▸ Exercise directions
Among the records, find the lines that hold the string "logic" and return them.

(Saved data entries)
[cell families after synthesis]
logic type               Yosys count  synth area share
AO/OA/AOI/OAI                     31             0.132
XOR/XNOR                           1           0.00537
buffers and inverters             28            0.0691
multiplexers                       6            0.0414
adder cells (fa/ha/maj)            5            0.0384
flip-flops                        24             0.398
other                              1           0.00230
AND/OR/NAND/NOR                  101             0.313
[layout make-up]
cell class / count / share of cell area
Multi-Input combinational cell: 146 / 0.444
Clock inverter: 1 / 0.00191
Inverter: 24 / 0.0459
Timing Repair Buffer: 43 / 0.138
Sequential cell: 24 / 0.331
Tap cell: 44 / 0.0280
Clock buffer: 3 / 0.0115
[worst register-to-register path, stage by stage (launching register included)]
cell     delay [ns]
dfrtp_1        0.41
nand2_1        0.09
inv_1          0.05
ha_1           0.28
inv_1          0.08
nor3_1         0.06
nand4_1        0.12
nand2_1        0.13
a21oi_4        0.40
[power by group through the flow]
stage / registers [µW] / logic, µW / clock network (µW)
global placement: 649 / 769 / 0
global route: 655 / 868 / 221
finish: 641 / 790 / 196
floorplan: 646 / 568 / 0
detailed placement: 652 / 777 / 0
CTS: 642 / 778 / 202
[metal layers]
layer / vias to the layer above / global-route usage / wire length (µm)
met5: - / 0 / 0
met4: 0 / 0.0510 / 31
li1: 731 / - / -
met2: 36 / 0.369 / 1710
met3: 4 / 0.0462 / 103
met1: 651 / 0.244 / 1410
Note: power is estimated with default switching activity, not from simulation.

▸ Solution for this exercise
logic type               Yosys count  synth area share
stage / registers [µW] / logic, µW / clock network (µW)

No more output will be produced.